Penggunaan pelat nomor palsu atau pemalsuan pelat nomor kendaraan walaupun kelihatan sepele, namun merupakan tindakan ilegal dan berbahaya.

Berdasarkan kejadian-kejadian yang ada dapat diduga beberapa alasan dan motivasi yang mungkin mendorong pengendara dan pemilik kendaraan bermotor di Indonesia untuk melakukan hal tersebut.

Alasan yang paling umum adalah menghindari tilang atau hukuman hukum (kurungan atau denda).

Salah satu alasan utama penggunaan pelat nomor palsu adalah untuk menghindari tilang atau hukuman hukum karena pelanggaran lalu lintas.

Misalnya di Jakarta, ruas-ruas jalan tertentu dan pada jam tertentu pagi dan sore diberlakukan ketentuan ganjil genap (gage).

Hanya kendaraan yang mempunyai pelat nomor genap/ganjil dan sesuai tanggal pada hari itu yang boleh melewati ruas jalan tersebut.

Dengan pelat nomor palsu, pengendara dengan leluasa dapat mengelabui petugas kepolisian atau kamera pemantau lalu lintas. 

Jadi walaupun warga tersebut hanya mempunyai satu mobil, namun mobil yang sama dapat dioperasionalkan setiap hari karena ketika pada tanggal ganjil digunakan pelat ganjil dan pada tanggal genap diganti dengan pelat kendaraan genap. 

Hal demikian memungkinkan apabila salah satu dari pelat kendaraan tersebut palsu.

Kondisi penegakan hukum di jalan raya juga mendorong warga untuk menggunakan pelat nomor kendaraan palsu. Walaupun ada azaz equality before the law dimana idealnya bahwa hukum berlaku sama terhadap siapapun, namun dalam penegakan hukum lalu lintas masih terjadi pilih kasih yang dilakukan Polisi di jalanan.

Polisi lalu lintas, biasanya jeri dan pura-pura tidak melihat pelanggaran lalu lintas yang dilakukan baik oleh koleganya sendiri (Polisi) atau aparat ABRI atau orang penting seperti Pejabat DPR.

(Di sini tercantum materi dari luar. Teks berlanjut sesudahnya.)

$ cat config.mk
export PLATFORM = sky130hd
export DESIGN_NAME = cspin_top
export DESIGN_NICKNAME = d
export VERILOG_FILES = /design/src/core/cspin_pkg.sv /design/src/core/cspin_addr.sv /design/src/core/cspin_top.sv /design/src/core/cspin_wait.sv
export SDC_FILE = /design/constraint.sdc
export NUM_CORES = 1
export LEC_CHECK = 0
export BUFFER_PORTS_ARGS = -buffer_cell sky130_fd_sc_hd__buf_4
export CORE_MARGIN = 10
export CORE_UTILIZATION = 40
export DETAILED_ROUTE_END_ITERATION = 10
export PLACE_DENSITY = 0.66
export SLEW_MARGIN = 10
export SYNTH_ARGS = -nofsm -noshare
export SYNTH_HDL_FRONTEND = slang
export SYNTH_SLANG_ARGS = --single-unit
$ cat constraint.sdc
create_clock -name mclk_i -period 2.6 [get_ports mclk_i]
set_input_delay 0.13 -clock mclk_i [delete_from_list [all_inputs] [get_ports mclk_i]]
set_output_delay 0.13 -clock mclk_i [all_outputs]
set_load 0.05 [all_outputs]
$ cat src/core/cspin_pkg.sv
package cspin_pkg;

  localparam int CLK_MHZ = 200;
  // master-mode extra wait after init release, in microseconds
  localparam int WAIT_MIN_US = 30;
  localparam int WAIT_MAX_US = 300;
  localparam int WAIT_MIN_CYC = WAIT_MIN_US * CLK_MHZ;
  localparam int WAIT_MAX_CYC = WAIT_MAX_US * CLK_MHZ;
  // cycles between the strobe's rising edge and the address change
  localparam int STB_LEAD_CYC = 1;
  localparam int ADDR_W_BASE = 18;
  localparam int ADDR_W_EXT = 22;
  localparam int RDBK_BIT = 7;

  // mode pin code, bit order {two, one, zero}
  localparam logic [2:0] MODE_MSER = 3'h0;
  localparam logic [2:0] MODE_SPAR = 3'h1;
  localparam logic [2:0] MODE_APER = 3'h3;
  localparam logic [2:0] MODE_SPER = 3'h5;
  localparam logic [2:0] MODE_MPAR_UP = 3'h4;
  localparam logic [2:0] MODE_MPAR_DN = 3'h6;
  localparam logic [2:0] MODE_SSER = 3'h7;

  typedef enum logic [2:0] {
    CSPIN_MASTER_SERIAL,
    CSPIN_SLAVE_SERIAL,
    CSPIN_MASTER_PAR_UP,
    CSPIN_MASTER_PAR_DN,
    CSPIN_PERIPH_SYNC,
    CSPIN_PERIPH_ASYNC,
    CSPIN_SLAVE_PAR
  } cspin_mode_t;

  typedef struct packed {
    logic o;
    logic oe;
    logic pu;
  } cspin_pad_t;

  function automatic cspin_mode_t cspin_decode(input logic [2:0] m);
    unique case (m)
      MODE_MSER:    cspin_decode = CSPIN_MASTER_SERIAL;
      MODE_SPAR:    cspin_decode = CSPIN_SLAVE_PAR;
      MODE_APER:    cspin_decode = CSPIN_PERIPH_ASYNC;
      MODE_SPER:    cspin_decode = CSPIN_PERIPH_SYNC;
      MODE_MPAR_UP: cspin_decode = CSPIN_MASTER_PAR_UP;
      MODE_MPAR_DN: cspin_decode = CSPIN_MASTER_PAR_DN;
      default:      cspin_decode = CSPIN_SLAVE_SERIAL;
    endcase
  endfunction

  function automatic logic cspin_is_master(input cspin_mode_t md);
    cspin_is_master = (md == CSPIN_MASTER_SERIAL) ||
                      (md == CSPIN_MASTER_PAR_UP) ||
                      (md == CSPIN_MASTER_PAR_DN);
  endfunction

endpackage

$ cat src/core/cspin_addr.sv
`timescale 1ns/100ps
module cspin_addr #(
  parameter int AW = cspin_pkg::ADDR_W_BASE
) (
  input  wire logic          mclk_i,
  input  wire logic          nrst_i,
  input  wire logic          clr_i,
  input  wire logic          down_i,
  input  wire logic          step_i,
  output logic               strobe_o,
  output logic [AW-1:0]      addr_o,
  output logic               busy_o
);
  initial begin
    if (AW != cspin_pkg::ADDR_W_BASE && AW != cspin_pkg::ADDR_W_EXT) begin
      $error("address width must be 18 or 22");
    end
  end

  logic pend_r;

  // strobe rises, then address moves one cycle later
  always_ff @(posedge mclk_i or negedge nrst_i) begin
    if (!nrst_i) begin
      strobe_o <= 1'b0;
      pend_r   <= 1'b0;
      addr_o   <= '0;
    end else if (clr_i) begin
      strobe_o <= 1'b0;
      pend_r   <= 1'b0;
      addr_o   <= down_i ? '1 : '0;
    end else if (pend_r) begin
      pend_r   <= 1'b0;
      strobe_o <= 1'b0;
      addr_o   <= down_i ? addr_o - 1'b1 : addr_o + 1'b1;
    end else if (step_i) begin
      strobe_o <= 1'b1;
      pend_r   <= 1'b1;
    end
  end

  assign busy_o = pend_r;
endmodule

Kondisi demikian mendorong sebagian masyarakat menggunakan pelat nomor kendaraan dinas Polisi atau ABRI atau DPR palsu. Tujuannya sama, yaitu untuk bisa terhindar dari sanksi tilang atau denda apabila melakukan pelanggaran lalu lintas.

Khusus bagi pelaku kejahatan, menggunakan nomor pelat palsu untuk kendaraannya sudah merupakan aksesori wajib.

Dalam kejadian perampokan toko emas atau perampokan mini market, atau kejahatan lainnya, pelaku kejahatan sering menggunakan pelat nomor palsu untuk menghindari Polisi melacak dan mengidentifikasi pelaku dan kendaraannya.

Atau bisa juga alasan Pemilik Kendaraan menggunakan pelat palsu untuk tidak membayar pajak atau denda.

Namun ini perbuatan berbahaya karena untuk mendukung agar bisa menghindari pajak pelaku selain menggunakan pelat palsu juga harus membuat dokumen STNK palsu.

Perbuatan demikian sebagaimana telah dijelaskan di atas bukan lagi masuk ranah pelanggaran dengan ancaman ringan, tapi sudah menjurus melakukan kejahatan dengan ancaman hukuman maksimal 6 tahun penjara (Pasal 263 KUHP).
 
Praktik yang lebih parah adalah ketika ada masyarakat yang menggunakan pelat kendaraan palsu karena ada masalah psikologis.

Ada beberapa pemilik kendaraan yang merasa gagah dan keren apabila menggunakan pelat nomor khusus seperti pelat nomor Polisi, ABRI, pelat nomor Diplomatik atau DPR.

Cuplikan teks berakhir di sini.